It was a dead end or lie
「意識…は、正常だけど…。栄養失調だから、少しずつ食べていく練習をしようか」
「……は、い」
「それじゃあ、また明日」
「あ……」
「ありがとうございました」
医師が去って行く。お礼を喉に詰まらせたわたしの変わりに、黒子さんが答えてくれた。綺麗なお辞儀がドアが閉まるまで保たれていた。トン、と閉まる音が室内に響けば、彼は顔を上げて椅子に座り直す。
「体調は大丈夫ですか?」
「あ、はい。平気、だと?思います?」
首を傾げて答えると、黒子さんは苦笑した。「 自分の事なのに 」と彼は笑うが、わたしにとってこれは自分なのだろうかと不思議なのだ。感覚はするが、身体と心が離別している気がしてならない。合わないのだ、違和感がありすぎて、気持ちが悪い。
自分の生気の感じられない肌の白さと細さを眺めていたら、黒子さんがその手に重ねてくれた。温かなぬくもりに、少しだけ気持ち悪さが収まった。
「君は、恙御果杞、さんでいいんですよね?」
「…はい。そうです」
「君の話を仮定すると、ドッペルゲンガーの証明が出来ますね」
「……ああ、そうかも」
中々、ユニークな発想に納得するわたし。そんなわたしの様子を眺めながら、彼は話を元に戻した。
「君の世界とこちらの世界での、キミという存在は、変わらないけれど、周囲の人間だけが違う…。そして、君の世界で、君は、亡くなった、で、概要は合ってますか?」
「お、お見事です……」
思わず、拍手すると黒子さんはまた笑う。笑うと言っても表情を少しだけ緩める、といった日本語の方が合っているかな。
「僕からすると、あなたの方が凄いですよ」
「?」
「自分から“死んでる”なんて、大抵の人は言えないと思います」
「それも…、そうですね」
何故、ここまで落ち着いているのだろう、わたし?生きているから?今、知らない、というか、わたしと同じ名前で同じ人物の人の身体が生きているから?自分の身体が朽ちても意識があるから?わからない……ほんとっ、自分の事なのに、わからない。
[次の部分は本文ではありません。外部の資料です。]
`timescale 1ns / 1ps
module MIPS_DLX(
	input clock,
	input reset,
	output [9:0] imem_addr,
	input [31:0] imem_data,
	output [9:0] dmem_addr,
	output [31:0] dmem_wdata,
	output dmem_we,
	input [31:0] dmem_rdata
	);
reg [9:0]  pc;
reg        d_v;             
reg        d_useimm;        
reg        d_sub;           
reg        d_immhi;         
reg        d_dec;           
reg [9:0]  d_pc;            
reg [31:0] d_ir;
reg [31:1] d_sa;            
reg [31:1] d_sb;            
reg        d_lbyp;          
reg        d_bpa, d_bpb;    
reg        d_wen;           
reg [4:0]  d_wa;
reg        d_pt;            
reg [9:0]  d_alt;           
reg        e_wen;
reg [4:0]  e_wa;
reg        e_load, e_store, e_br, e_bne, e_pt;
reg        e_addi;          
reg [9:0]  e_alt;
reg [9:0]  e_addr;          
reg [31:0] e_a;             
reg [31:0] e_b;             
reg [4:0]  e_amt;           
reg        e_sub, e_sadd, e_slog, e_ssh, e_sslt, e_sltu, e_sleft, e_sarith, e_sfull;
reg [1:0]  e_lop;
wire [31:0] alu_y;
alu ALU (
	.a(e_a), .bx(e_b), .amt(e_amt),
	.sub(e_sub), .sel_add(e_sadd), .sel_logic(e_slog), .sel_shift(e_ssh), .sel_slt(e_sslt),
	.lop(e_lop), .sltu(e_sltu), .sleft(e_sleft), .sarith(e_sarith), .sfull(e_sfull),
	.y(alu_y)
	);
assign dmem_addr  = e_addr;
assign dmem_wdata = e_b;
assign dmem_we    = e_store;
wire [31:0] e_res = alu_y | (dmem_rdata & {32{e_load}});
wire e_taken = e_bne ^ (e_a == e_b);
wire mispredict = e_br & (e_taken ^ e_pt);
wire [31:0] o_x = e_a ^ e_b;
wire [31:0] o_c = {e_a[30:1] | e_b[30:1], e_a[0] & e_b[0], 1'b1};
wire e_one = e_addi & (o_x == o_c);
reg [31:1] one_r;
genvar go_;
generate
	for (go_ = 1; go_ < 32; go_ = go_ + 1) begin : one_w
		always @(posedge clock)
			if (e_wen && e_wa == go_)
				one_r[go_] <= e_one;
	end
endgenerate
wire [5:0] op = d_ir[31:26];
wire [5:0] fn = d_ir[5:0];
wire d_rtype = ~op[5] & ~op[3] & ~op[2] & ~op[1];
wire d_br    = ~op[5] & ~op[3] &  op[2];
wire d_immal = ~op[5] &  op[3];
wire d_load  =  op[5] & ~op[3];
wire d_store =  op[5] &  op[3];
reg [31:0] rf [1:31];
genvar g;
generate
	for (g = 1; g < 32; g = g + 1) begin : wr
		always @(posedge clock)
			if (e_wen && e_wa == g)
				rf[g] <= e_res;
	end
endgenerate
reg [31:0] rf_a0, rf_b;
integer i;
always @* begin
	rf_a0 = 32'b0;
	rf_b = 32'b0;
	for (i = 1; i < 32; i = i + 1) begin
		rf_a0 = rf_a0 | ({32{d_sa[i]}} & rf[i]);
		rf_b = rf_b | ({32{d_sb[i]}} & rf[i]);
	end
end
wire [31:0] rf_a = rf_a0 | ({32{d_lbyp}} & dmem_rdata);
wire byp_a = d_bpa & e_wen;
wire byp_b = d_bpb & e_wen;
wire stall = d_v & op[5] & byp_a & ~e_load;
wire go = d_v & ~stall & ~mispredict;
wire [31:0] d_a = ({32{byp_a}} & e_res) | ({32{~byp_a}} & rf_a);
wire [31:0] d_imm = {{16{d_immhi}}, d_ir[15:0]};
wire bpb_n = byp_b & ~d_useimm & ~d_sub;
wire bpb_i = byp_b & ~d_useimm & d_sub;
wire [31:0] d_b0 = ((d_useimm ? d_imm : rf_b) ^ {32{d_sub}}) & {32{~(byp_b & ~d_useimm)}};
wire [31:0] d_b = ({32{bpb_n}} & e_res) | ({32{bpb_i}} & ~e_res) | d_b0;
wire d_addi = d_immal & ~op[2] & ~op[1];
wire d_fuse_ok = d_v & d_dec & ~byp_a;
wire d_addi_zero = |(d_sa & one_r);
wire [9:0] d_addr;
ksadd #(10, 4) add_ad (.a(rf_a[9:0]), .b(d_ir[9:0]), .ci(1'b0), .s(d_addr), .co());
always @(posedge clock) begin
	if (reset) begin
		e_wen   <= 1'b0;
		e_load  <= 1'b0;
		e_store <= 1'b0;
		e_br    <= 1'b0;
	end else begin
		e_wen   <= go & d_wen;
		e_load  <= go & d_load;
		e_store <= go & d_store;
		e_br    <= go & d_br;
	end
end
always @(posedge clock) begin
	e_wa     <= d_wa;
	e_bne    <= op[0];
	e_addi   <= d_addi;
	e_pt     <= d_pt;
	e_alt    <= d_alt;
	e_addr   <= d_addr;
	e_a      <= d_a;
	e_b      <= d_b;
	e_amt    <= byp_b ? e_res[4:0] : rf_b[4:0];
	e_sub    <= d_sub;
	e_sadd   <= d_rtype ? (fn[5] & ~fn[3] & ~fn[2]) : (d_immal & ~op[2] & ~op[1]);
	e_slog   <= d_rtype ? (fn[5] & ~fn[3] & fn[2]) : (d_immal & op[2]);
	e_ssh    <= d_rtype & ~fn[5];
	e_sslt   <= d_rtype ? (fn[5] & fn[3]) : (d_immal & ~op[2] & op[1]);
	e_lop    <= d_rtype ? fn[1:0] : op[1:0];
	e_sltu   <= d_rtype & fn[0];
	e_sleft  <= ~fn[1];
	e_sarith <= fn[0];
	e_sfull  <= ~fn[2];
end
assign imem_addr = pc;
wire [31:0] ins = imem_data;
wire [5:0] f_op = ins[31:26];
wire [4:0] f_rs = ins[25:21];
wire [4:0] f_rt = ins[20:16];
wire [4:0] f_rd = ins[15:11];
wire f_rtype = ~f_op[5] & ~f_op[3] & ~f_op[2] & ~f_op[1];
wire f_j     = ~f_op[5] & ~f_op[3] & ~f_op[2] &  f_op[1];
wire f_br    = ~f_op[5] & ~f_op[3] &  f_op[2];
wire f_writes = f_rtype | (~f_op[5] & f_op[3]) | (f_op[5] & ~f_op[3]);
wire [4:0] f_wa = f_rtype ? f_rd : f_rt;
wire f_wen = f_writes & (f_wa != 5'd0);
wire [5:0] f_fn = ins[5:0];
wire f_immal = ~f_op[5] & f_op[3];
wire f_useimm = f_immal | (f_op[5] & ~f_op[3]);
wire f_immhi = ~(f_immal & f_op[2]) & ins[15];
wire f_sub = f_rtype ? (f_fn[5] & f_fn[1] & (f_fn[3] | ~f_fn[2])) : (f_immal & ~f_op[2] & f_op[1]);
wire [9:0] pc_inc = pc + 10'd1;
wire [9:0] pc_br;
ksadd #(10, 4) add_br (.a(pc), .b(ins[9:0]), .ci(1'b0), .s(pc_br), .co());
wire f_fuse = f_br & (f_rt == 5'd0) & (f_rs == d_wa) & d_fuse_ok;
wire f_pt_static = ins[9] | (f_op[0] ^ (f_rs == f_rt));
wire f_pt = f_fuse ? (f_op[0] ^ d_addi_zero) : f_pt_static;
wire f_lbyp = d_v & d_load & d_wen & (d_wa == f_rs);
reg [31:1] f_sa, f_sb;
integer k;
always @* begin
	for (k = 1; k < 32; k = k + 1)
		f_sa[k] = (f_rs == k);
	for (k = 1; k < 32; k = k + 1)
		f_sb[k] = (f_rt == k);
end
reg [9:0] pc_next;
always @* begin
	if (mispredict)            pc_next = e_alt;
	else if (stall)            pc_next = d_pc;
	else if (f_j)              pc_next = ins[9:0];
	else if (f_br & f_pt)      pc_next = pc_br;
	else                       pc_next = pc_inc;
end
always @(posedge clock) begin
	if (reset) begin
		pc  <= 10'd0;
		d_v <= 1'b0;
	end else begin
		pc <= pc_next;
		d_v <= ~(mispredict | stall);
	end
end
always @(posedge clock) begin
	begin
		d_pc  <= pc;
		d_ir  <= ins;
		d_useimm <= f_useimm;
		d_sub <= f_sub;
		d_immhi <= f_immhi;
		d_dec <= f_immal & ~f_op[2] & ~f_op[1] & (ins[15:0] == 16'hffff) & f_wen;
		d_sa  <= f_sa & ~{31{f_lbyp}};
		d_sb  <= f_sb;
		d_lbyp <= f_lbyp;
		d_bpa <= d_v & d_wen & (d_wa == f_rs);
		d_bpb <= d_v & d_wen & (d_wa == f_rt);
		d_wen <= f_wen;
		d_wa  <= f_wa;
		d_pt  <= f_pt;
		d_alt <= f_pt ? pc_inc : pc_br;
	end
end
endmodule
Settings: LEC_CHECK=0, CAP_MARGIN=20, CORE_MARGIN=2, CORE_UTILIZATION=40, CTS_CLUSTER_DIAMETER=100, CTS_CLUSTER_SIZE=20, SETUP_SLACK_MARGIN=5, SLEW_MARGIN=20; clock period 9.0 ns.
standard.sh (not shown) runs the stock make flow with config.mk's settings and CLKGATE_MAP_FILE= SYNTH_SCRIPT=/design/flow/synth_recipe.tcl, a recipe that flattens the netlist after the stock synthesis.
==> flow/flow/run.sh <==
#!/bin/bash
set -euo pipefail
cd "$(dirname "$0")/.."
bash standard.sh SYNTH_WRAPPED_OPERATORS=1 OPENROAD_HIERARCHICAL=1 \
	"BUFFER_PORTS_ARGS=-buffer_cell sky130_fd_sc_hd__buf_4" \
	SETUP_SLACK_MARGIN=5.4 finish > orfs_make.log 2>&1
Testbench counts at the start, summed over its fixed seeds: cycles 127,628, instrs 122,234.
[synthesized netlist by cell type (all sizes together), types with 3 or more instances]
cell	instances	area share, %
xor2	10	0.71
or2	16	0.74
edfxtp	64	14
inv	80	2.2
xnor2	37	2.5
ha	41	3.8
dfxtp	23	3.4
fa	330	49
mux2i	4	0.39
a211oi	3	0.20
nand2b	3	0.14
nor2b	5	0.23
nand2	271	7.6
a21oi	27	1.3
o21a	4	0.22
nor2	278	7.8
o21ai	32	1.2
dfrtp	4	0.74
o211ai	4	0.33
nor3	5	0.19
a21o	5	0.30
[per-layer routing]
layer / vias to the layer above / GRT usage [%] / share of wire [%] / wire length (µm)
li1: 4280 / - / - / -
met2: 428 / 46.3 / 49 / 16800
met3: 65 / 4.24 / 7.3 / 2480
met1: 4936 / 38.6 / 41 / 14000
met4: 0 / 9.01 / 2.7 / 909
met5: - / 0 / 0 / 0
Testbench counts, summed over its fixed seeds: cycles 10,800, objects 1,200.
感覚を確かめるために、黒子さんの手を握ってみた。すると、彼は意図がわかったているかのように、同じ力だけ握り返してくれた。
「僕のことは呼び捨てで構いませんよ?それに、あなたの方が年上ですから、敬語も外してください」
「そうだった、ね。とても、高校生には見えない程の落ち着き払っているからなんとなく、敬語を使っちゃったけど…でも、ごめん。ちょっと、待って」
慣れないのだ。黒子さんを黒子と呼び捨てにするのには、抵抗があるのだ。この世界のカノジョにとって黒子さんは知り合いだけど、わたしにとっては赤の他人なのだから…。
息をゆっくり吐き出していると、黒子さんは、少しだけ眉を寄せて複雑そうな表情をする。何かを言うことを悩んで、想い留まっているように窺える。だけど、わたしに視線を合わせると、意を決したように口を開けた。
「驚かないで聞いてください……、こちらの世界のキミという存在も、実は、亡くなっているんです」
「……」
言葉を失う、という日本語の意味を始めて知った。